My friend Mo works in the areas of branding and marketing. He text messaged me over the weekend, but I didn’t see it until about 5 hours after he’d sent the message. He was asking if I had a second to go over some Excel stuff with him. By the time we did talk on the phone, he’d made good progress but was also sounding a bit exasperated. He said, “I figured out how to get the first and last names separated into 2 columns. But, there’s this other thing that I thought I figured out, but it didn’t work all the way.”

Mo described the challenge this way (I’ve modified the example to protect the real data, but the concept remains intact):

There are 3 possible means of contacting a person; and an order of priority has been established. In the example below:

  • 1st Priority: Email
  • 2nd: Mobile Phone
  • 3rd: Alternate Phone

And there’s a 4th option: “no contact info” for people who don’t have a contact method listed.

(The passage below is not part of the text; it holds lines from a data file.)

What follows belongs to an exercise in optimizing a design on an open flow for small area; a production flow would make more cautious choices. Only simulation tests tie the RTL to the original design; equivalence was not proved. Power and IR drop assume default switching activity.

==> flow/design.v <==
`timescale 1ns/100ps
module clustered_greens_rom (
  input  logic         clk,
  input  logic         rst,
  input  logic [7:0]   me,
  input  logic [23:0]  coords_x,
  input  logic [23:0]  coords_y,
  input  logic [23:0]  coords_z,
  output logic [255:0] rdata
);
  logic [7:0][3:0] e_in;
  logic [23:0]     l_in;
  logic [3:0]      t_in;
  logic [2:0]      c_in;
  for (genvar p = 0; p < 8; p++) begin : g_enc
    grom_enc enc_i (
      .i ({coords_z[3*p +: 3], coords_y[3*p +: 3], coords_x[3*p +: 3]}),
      .o (e_in[p])
    );
    assign l_in[3*p +: 3] = e_in[p][2:0];
  end
  for (genvar j = 0; j < 4; j++) begin : g_pair
    assign t_in[j] = e_in[j][3] | e_in[7-j][3];
  end
  assign c_in = {coords_z[0], coords_y[0], coords_x[0]};
  logic [5:0][23:0] l_q;
  logic [5:0][3:0]  t_q;
  logic [4:0][2:0]  c_q;
  logic             par_5e, par_5o;
  logic [7:0]       maj_5;
  logic [7:0][24:0] v_5;
  logic [7:0][24:0] v_6;
  always_ff @(posedge clk) begin
    l_q[0] <= l_in;
    t_q[0] <= t_in;
    c_q[0] <= c_in;
    for (int i = 1; i < 6; i++) begin
      l_q[i] <= l_q[i-1];
      t_q[i] <= t_q[i-1];
    end
    for (int i = 1; i < 5; i++) c_q[i] <= c_q[i-1];
    par_5e <= ^c_q[4];
    par_5o <= ~^c_q[4];
    for (int q = 0; q < 8; q++) begin
      maj_5[q] <= ((c_q[4][0] ^ q[0]) & (c_q[4][1] ^ q[1])) |
                  ((c_q[4][0] ^ q[0]) & (c_q[4][2] ^ q[2])) |
                  ((c_q[4][1] ^ q[1]) & (c_q[4][2] ^ q[2]));
    end
    v_6 <= v_5;
  end
  logic [7:0] par_5;
  for (genvar p = 0; p < 8; p++) begin : g_dec
    if (p == 0 || p == 3 || p == 5 || p == 6) begin : g_even
      assign par_5[p] = par_5e;
    end else begin : g_odd
      assign par_5[p] = par_5o;
    end
    grom_dec_00 dec_i (.i({maj_5[p], par_5[p], t_q[5][p < 4 ? p : 7 - p], l_q[5][3*p +: 3]}), .o(v_5[p]));
    assign rdata[32*p +: 32] = {7'd0, v_6[p]};
  end
endmodule
module grom_enc (input logic [8:0] i, output logic [3:0] o);
  wire i0 = i[0];
  wire i1 = i[1];
  wire i2 = i[2];
  wire i3 = i[3];
  wire i4 = i[4];
  wire i5 = i[5];
  wire i6 = i[6];
  wire i7 = i[7];
  wire i8 = i[8];
  wire o0;
  assign o[0] = o0;
  wire o1;
  assign o[1] = o1;
  wire o2;
  assign o[2] = o2;
  wire o3;
  assign o[3] = o3;
  wire new_n14, new_n15, new_n16, new_n17, new_n18, new_n19, new_n20, new_n21, new_n22, new_n23, new_n24, new_n25, new_n26, new_n27, new_n28, new_n29, new_n30, new_n31, new_n32, new_n33, new_n34, new_n35, new_n36, new_n37, new_n38, new_n39, new_n40, new_n41, new_n42, new_n43, new_n44, new_n45, new_n47;
  assign new_n14 = (~i7);   
  assign new_n15 = (~i6&~new_n14);   
  assign new_n16 = (~i4);   
  assign new_n17 = (~i3&~new_n16);   
  assign new_n18 = (~i1);   
  assign new_n19 = (~i0&~new_n18);   
  assign new_n20 = (~new_n17) | (~new_n19);   
  assign new_n21 = (new_n17&new_n20) | (new_n19&new_n20);   
  assign new_n22 = (~new_n15) | (~new_n21);   
  assign new_n23 = (~new_n22);   
  assign new_n24 = (~new_n15&~new_n21);   
  assign new_n25 = (~i4&i5);   
  assign new_n26 = (~new_n16&~i5);   
  assign new_n27 = (~new_n25&~new_n26) | (~i3);   
  assign new_n28 = (~new_n25) | (~new_n27);   
  assign new_n29 = (~i2);   
  assign new_n30 = (~i1&~new_n29&~i0);   
  assign new_n31 = (~i8);   
  assign new_n32 = (~i7&~new_n31&~i6);   
  assign new_n33 = (~new_n30) | (~new_n32);   
  assign new_n34 = (~new_n30&~new_n32) | (~new_n33);   
  assign new_n35 = (~new_n28) | (~new_n34);   
  assign new_n36 = (~i6);   
  assign new_n37 = (~new_n14&~i7) | (~new_n14&~new_n31) | (~i8&~i7) | (~i8&~new_n31);   
  assign new_n38 = (~new_n36&~new_n37) | (~new_n22);   
  assign new_n39 = (~i1&~new_n29);   
  assign new_n40 = (~new_n18&~i2);   
  assign new_n41 = (~new_n39&~new_n40) | (~i0);   
  assign new_n42 = (~new_n20) | (~new_n27) | (~new_n41);   
  assign new_n43 = (~new_n27&~new_n41) | (~new_n42);   
  assign new_n44 = (new_n38&new_n42) | (new_n43&new_n42);   
  assign new_n45 = (~new_n35) | (~new_n44);   
  assign o0 = (~new_n23&~new_n24) | (~new_n45);   
  assign new_n47 = (~new_n38) | (~new_n43);   
  assign o1 = (~new_n38&~new_n43) | (~new_n47) | (~new_n45);   
  assign o2 = (new_n28&new_n35) | (new_n34&new_n35) | (new_n28&new_n44) | (new_n34&new_n44);   
  assign o3 = (~new_n28&~new_n34) | (~new_n33);   
endmodule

The image below has yellow highlights for the data that needs to be brought over to CONTACT METHOD, and a red x shows where there is “no contact info.”pick3

The Solution is in the final section of this blogpost

Mo said that he went onto forums and blogs and saw explanations that he didn’t understand enough to modify the solutions to fit his challenge. So he completed this piece of the project manually. And then there was the big question:

“Oz, is there any place you can suggest that would
break this down into simpler explanations?”

Clearly, he wants to learn this stuff and be able to apply solutions quickly. And what was my response?

“Brother, you don’t know it, but you’re into some heavy shit.”

Mo was on the back of a bull called Gnarly Data, and was doing a pretty good job.



Mo was deep into some real world data-cleansing and data-shaping. He’d already parsed the first and last names. He still had duplicate removal to contend with later; and in the middle of it all, he needed to populate the CONTACT METHOD field. This was beyond the stand-alone tips that many of us create in our videos and blogs. He was dealing with layers and strategy.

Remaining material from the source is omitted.